AbstractColloid transport and retention in porous media is a common phenomenon in both nature and industry. However, many questions remain on how to obtain colloid transport and retention parameters. Previous work usually assumed constant transport parameters in a medium under a given physicochemical condition. In this study, pore‐network modeling is employed to upscale colloid transport and retention from the pore‐scale to the macro‐scale. The pore‐scale transport parameters including the collection efficiency (η), the sticking efficiency (α), and the fraction of the solid‐water interface that contributes to the colloid attachment (Sf) are obtained using numerical simulation and probability analysis for each pore throat. The influence of roughness and charge heterogeneity on the distribution of pore‐scale parameters is discussed. Breakthrough curves and the retention profiles under different roughness and charge heterogeneity conditions are also analyzed.
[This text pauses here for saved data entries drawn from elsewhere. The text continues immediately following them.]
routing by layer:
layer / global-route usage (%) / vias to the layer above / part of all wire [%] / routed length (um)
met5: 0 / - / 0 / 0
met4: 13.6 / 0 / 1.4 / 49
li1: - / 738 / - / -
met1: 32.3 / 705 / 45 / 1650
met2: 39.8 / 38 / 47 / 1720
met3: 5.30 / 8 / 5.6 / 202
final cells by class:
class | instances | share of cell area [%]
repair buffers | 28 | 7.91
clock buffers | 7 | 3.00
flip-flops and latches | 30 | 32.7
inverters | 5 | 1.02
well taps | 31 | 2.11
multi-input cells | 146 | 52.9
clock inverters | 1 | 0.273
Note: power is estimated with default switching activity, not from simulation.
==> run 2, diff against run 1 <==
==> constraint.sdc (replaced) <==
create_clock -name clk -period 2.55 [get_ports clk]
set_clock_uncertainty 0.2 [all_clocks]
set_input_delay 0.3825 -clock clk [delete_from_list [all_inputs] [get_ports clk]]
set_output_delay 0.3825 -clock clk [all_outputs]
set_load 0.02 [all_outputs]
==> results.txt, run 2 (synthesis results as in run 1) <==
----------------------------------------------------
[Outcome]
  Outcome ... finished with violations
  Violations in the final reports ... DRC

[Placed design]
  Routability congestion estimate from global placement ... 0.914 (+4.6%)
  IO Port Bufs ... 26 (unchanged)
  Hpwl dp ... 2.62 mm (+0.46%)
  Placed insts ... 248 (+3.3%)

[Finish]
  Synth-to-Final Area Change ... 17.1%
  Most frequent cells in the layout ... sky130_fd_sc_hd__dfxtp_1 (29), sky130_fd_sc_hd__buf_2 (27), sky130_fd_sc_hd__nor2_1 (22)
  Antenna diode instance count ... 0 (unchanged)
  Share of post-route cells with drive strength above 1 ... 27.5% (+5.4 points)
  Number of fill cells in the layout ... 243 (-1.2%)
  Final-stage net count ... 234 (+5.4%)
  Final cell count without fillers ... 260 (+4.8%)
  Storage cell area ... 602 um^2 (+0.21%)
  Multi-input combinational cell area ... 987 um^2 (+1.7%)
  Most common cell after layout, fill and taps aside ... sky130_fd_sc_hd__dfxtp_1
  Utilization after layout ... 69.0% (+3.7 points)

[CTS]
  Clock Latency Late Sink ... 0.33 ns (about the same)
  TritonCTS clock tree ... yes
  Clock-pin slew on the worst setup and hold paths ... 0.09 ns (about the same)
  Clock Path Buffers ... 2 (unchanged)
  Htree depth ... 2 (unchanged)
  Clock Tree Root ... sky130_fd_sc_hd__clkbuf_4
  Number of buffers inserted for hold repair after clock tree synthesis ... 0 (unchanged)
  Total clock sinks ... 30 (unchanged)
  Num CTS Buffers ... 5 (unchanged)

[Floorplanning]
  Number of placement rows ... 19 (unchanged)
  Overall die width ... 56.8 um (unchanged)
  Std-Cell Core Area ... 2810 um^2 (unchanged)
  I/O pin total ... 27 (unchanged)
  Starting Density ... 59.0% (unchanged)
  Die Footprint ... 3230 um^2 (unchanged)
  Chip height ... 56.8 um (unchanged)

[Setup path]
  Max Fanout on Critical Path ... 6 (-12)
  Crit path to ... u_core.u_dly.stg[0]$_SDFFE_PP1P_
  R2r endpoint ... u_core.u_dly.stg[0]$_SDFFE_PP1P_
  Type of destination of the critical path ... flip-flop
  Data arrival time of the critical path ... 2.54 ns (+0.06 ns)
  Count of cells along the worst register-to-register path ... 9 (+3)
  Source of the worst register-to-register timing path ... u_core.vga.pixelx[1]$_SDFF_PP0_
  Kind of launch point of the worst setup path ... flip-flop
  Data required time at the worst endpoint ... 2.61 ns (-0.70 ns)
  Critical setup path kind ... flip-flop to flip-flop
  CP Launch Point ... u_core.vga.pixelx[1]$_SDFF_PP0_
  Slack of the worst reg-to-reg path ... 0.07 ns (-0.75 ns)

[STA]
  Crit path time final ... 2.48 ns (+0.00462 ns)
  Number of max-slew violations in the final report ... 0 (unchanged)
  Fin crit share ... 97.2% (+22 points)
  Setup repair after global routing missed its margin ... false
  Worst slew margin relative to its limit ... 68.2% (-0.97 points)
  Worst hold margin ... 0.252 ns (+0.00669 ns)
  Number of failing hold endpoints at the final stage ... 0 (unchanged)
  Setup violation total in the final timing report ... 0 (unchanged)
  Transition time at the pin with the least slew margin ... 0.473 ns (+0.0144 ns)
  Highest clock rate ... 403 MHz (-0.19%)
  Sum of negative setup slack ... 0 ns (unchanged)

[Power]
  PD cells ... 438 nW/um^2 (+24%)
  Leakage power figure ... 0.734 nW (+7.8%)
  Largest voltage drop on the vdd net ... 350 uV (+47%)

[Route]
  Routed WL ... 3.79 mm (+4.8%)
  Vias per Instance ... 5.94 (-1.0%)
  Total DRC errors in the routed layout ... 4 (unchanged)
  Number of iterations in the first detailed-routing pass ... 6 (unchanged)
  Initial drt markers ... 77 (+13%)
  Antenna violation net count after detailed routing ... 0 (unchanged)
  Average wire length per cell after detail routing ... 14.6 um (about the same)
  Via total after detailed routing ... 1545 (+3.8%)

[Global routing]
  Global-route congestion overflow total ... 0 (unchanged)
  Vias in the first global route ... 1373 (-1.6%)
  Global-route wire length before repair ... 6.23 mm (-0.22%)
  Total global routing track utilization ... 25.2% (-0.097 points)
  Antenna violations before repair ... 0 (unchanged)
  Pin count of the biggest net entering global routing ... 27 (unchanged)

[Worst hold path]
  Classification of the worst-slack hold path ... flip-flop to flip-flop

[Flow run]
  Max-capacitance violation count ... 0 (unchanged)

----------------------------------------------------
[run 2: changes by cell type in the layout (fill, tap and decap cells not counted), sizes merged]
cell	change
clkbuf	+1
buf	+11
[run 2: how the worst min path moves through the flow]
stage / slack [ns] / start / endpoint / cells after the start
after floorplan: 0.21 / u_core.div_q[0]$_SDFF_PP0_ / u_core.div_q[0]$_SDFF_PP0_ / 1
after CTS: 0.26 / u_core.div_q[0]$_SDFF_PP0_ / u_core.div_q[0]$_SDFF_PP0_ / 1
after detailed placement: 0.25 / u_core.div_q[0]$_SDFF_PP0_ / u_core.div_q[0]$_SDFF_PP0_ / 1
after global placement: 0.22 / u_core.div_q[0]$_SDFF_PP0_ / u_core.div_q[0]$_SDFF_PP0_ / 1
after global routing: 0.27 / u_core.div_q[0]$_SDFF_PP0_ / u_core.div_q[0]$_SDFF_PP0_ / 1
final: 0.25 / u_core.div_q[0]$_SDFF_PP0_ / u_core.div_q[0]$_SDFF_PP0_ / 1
Results show that pore‐scale parameters η, α, and Sf have various distributions in porous media that may not be accurately described using single‐valued effective parameters. The value of η decreases with velocity and exhibits a wide distribution under low‐velocity conditions. The parameter α tends to decrease with the colloid size and the pore water velocity and increased with the charge heterogeneity fraction. Nanoscale roughness alters α in a non‐monotonic fashion but tends to increase for lower roughness fractions and zeta potential. Microscopic roughness increases values of α for colloids that would otherwise be susceptible to hydrodynamic removal. Breakthrough curves and retention profiles show that more retention occurs for smaller particles, which reflects the influence of blocking.